今回モデレーターを務めるのは、知性と品格の漂う佐伯順子氏(なんと、あの伝説のバンド「カブキ・ロックス」の前身メンバーだったとか!)。さまざまなカルチャーシーンを担う5人が集まり、“ハングリー”の本質にあるものをそれぞれの視点から語ってもらった。
秋葉原の “地下アイドル”について詳しいサエキけんぞう氏によると、「地下アイドルは、男性ファンに対して攻撃的。どこか精神的に満たされていないのでは?」と分析。一方で一見何の悩みもなさそうな美人キャリアウーマンが、「神社めぐりやオーラソーマの資格をとったりしている」と、どこか不安を抱えている女性について鏡リュウジ氏は述べる。オタク文化に精通している東浩紀氏は、この現状をふまえ「占い好きの女子と腐女子はオーバーラップするところがある」と鋭く指摘。
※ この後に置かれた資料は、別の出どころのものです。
==> src/rtl/seek_controller.sv <==
// -----------------------------------------------------------------------------
// seek_controller
//
// Purpose:
//   Transport front-end for the player. Debounces the raw play, fast-forward
//   and rewind push-buttons and runs a four-state transport FSM
//   (PAUSED / PLAY / FWD / REW) that drives the Timer's count enable and
//   signed step (adder). While a seek button is held, the step magnitude
//   grows in three levels as Timer ticks accumulate.
//
// Configuration:
//   SEEK_AUTOPLAY_EN  when defined, leaving FWD/REW always lands in PLAY;
//                     when undefined, it returns to the state seeking began in.
//
// Ports:
//   i_clk       in   1  system clock, rising edge
//   i_reset     in   1  synchronous, active-low reset
//   i_tick      in   1  one-cycle strobe per Timer step boundary
//   i_play_btn  in   1  raw play/pause button, active-high
//   i_ff_btn    in   1  raw fast-forward button, active-high
//   i_rw_btn    in   1  raw rewind button, active-high
//   o_count     out  1  Timer count enable
//   o_adder     out  9  signed step to Timer adder, two's complement
//   o_state     out  2  transport state: 0 PAUSED, 1 PLAY, 2 FWD, 3 REW
// -----------------------------------------------------------------------------
module seek_controller #(
    parameter int unsigned DEBOUNCE_CYCLES = 4,
    parameter int unsigned HOLD1_TICKS     = 3,
    parameter int unsigned HOLD2_TICKS     = 6,
    parameter logic [7:0]  STEP_L0         = 8'd2,
    parameter logic [7:0]  STEP_L1         = 8'd8,
    parameter logic [7:0]  STEP_L2         = 8'd15
) (
    input  logic       i_clk,
    input  logic       i_reset,
    input  logic       i_tick,
    input  logic       i_play_btn,
    input  logic       i_ff_btn,
    input  logic       i_rw_btn,
    output logic       o_count,
    output logic [8:0] o_adder,
    output logic [1:0] o_state
);

    typedef enum logic [1:0] {
        PAUSED = 2'd0,
        PLAY   = 2'd1,
        FWD    = 2'd2,
        REW    = 2'd3
    } state_t;

    localparam int CW = $clog2(DEBOUNCE_CYCLES + 1);
    localparam int HW = $clog2(HOLD2_TICKS + 1);

    localparam logic [CW-1:0] CNT_LAST = CW'(DEBOUNCE_CYCLES - 1);
    localparam logic [HW-1:0] HOLD1    = HW'(HOLD1_TICKS);
    localparam logic [HW-1:0] HOLD2    = HW'(HOLD2_TICKS);

    // Button index: 0 play, 1 ff, 2 rw
    logic [2:0]    w_raw;
    logic [2:0]    r_deb;
    logic [2:0]    w_debNext;
    logic [CW-1:0] r_dbCnt   [3];
    logic [CW-1:0] w_dbCntNext [3];

    state_t        r_state;
    state_t        w_stateNext;
    state_t        r_retState;
    state_t        w_retNext;
    logic [HW-1:0] r_holdCnt;
    logic [HW-1:0] w_holdNext;
    logic          r_count;
    logic          w_countNext;
    logic [8:0]    r_adder;
    logic [8:0]    w_adderNext;

    logic          w_playEdge;
    logic          w_ff;
    logic          w_rw;
    logic [7:0]    w_step;
    logic [8:0]    w_stepExt;

    assign w_raw = {i_rw_btn, i_ff_btn, i_play_btn};

    // Debounce: the FSM looks at the value each debouncer takes on this edge,
    // so a button change acts on the same edge that accepts it.
    always_comb begin
        for (int i = 0; i < 3; i++) begin
            w_debNext[i]   = r_deb[i];
            w_dbCntNext[i] = '0;
            if (w_raw[i] != r_deb[i]) begin
                if (r_dbCnt[i] == CNT_LAST) begin
                    w_debNext[i] = w_raw[i];
                end else begin
                    w_dbCntNext[i] = r_dbCnt[i] + CW'(1);
                end
            end
        end
    end

    assign w_playEdge = w_debNext[0] & ~r_deb[0];
    assign w_ff       = w_debNext[1];
    assign w_rw       = w_debNext[2];

    // Debouncer registers
    always_ff @(posedge i_clk) begin
        if (!i_reset) begin
            r_deb <= '0;
            for (int i = 0; i < 3; i++) begin
                r_dbCnt[i] <= '0;
            end
        end else begin
            r_deb <= w_debNext;
            for (int i = 0; i < 3; i++) begin
                r_dbCnt[i] <= w_dbCntNext[i];
            end
        end
    end

    // Transport FSM next state, hold counter and registered outputs.
    // Outputs are derived from the next state so they move on the same edge.
    always_comb begin
        w_stateNext = r_state;
        w_retNext   = r_retState;
        w_holdNext  = r_holdCnt;
        w_step      = STEP_L0;
        w_stepExt   = '0;
        w_countNext = 1'b0;
        w_adderNext = 9'd1;

        case (r_state)
            PAUSED, PLAY: begin
                // Seek takes priority; a simultaneous play edge is dropped.
                if (w_ff && !w_rw) begin
                    w_stateNext = FWD;
                    w_retNext   = r_state;
                    w_holdNext  = '0;
                end else if (w_rw && !w_ff) begin
                    w_stateNext = REW;
                    w_retNext   = r_state;
                    w_holdNext  = '0;
                end else if (!w_ff && !w_rw && w_playEdge) begin
                    w_stateNext = (r_state == PAUSED) ? PLAY : PAUSED;
                end
            end
            FWD, REW: begin
                if ((r_state == FWD && !w_ff) || (r_state == REW && !w_rw)) begin
`ifdef SEEK_AUTOPLAY_EN
                    w_stateNext = PLAY;
`else
                    w_stateNext = r_retState;
`endif
                    w_holdNext  = '0;
                end else if (i_tick && (r_holdCnt < HOLD2)) begin
                    w_holdNext = r_holdCnt + HW'(1);
                end
            end
            default: w_stateNext = PAUSED;
        endcase

        if (w_holdNext >= HOLD2) begin
            w_step = STEP_L2;
        end else if (w_holdNext >= HOLD1) begin
            w_step = STEP_L1;
        end

        w_stepExt = {1'b0, w_step};

        case (w_stateNext)
            PLAY: begin
                w_countNext = 1'b1;
                w_adderNext = 9'd1;
            end
            FWD: begin
                w_countNext = 1'b1;
                w_adderNext = w_stepExt;
            end
            REW: begin
                w_countNext = 1'b1;
                w_adderNext = ~w_stepExt + 9'd1;
            end
            default: begin
                w_countNext = 1'b0;
                w_adderNext = 9'd1;
            end
        endcase
    end

    // State register and registered outputs
    always_ff @(posedge i_clk) begin
        if (!i_reset) begin
            r_state    <= PAUSED;
            r_retState <= PAUSED;
            r_holdCnt  <= '0;
            r_count    <= 1'b0;
            r_adder    <= 9'd1;
        end else begin
            r_state    <= w_stateNext;
            r_retState <= w_retNext;
            r_holdCnt  <= w_holdNext;
            r_count    <= w_countNext;
            r_adder    <= w_adderNext;
        end
    end

    assign o_count = r_count;
    assign o_adder = r_adder;
    assign o_state = r_state;

endmodule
オタク文化からスピリチュアルブームまで、トークは枝葉を広げ尽きることがないが、精神的にハングリーな現代人の姿が浮かび上がってきた。ハングリーであることがいいか悪いかは別として、昔に比べて選択肢が増えた分、幸せをもっと求めるハングリー精神が助長されているようだ。
一方で観客席からスピーチバルーンに書き込まれたメッセージには「ハングリーになりなよ!なくなったら夢もなくなるよ!」という肯定的な意見も。前向きに『ハングリーは夢の源』という方向でまとまった。欲望がないと成長しないのも然り、しかしそればかりだと疲弊してしまうのも然り、身の丈に合ったハングリーがいいかも!?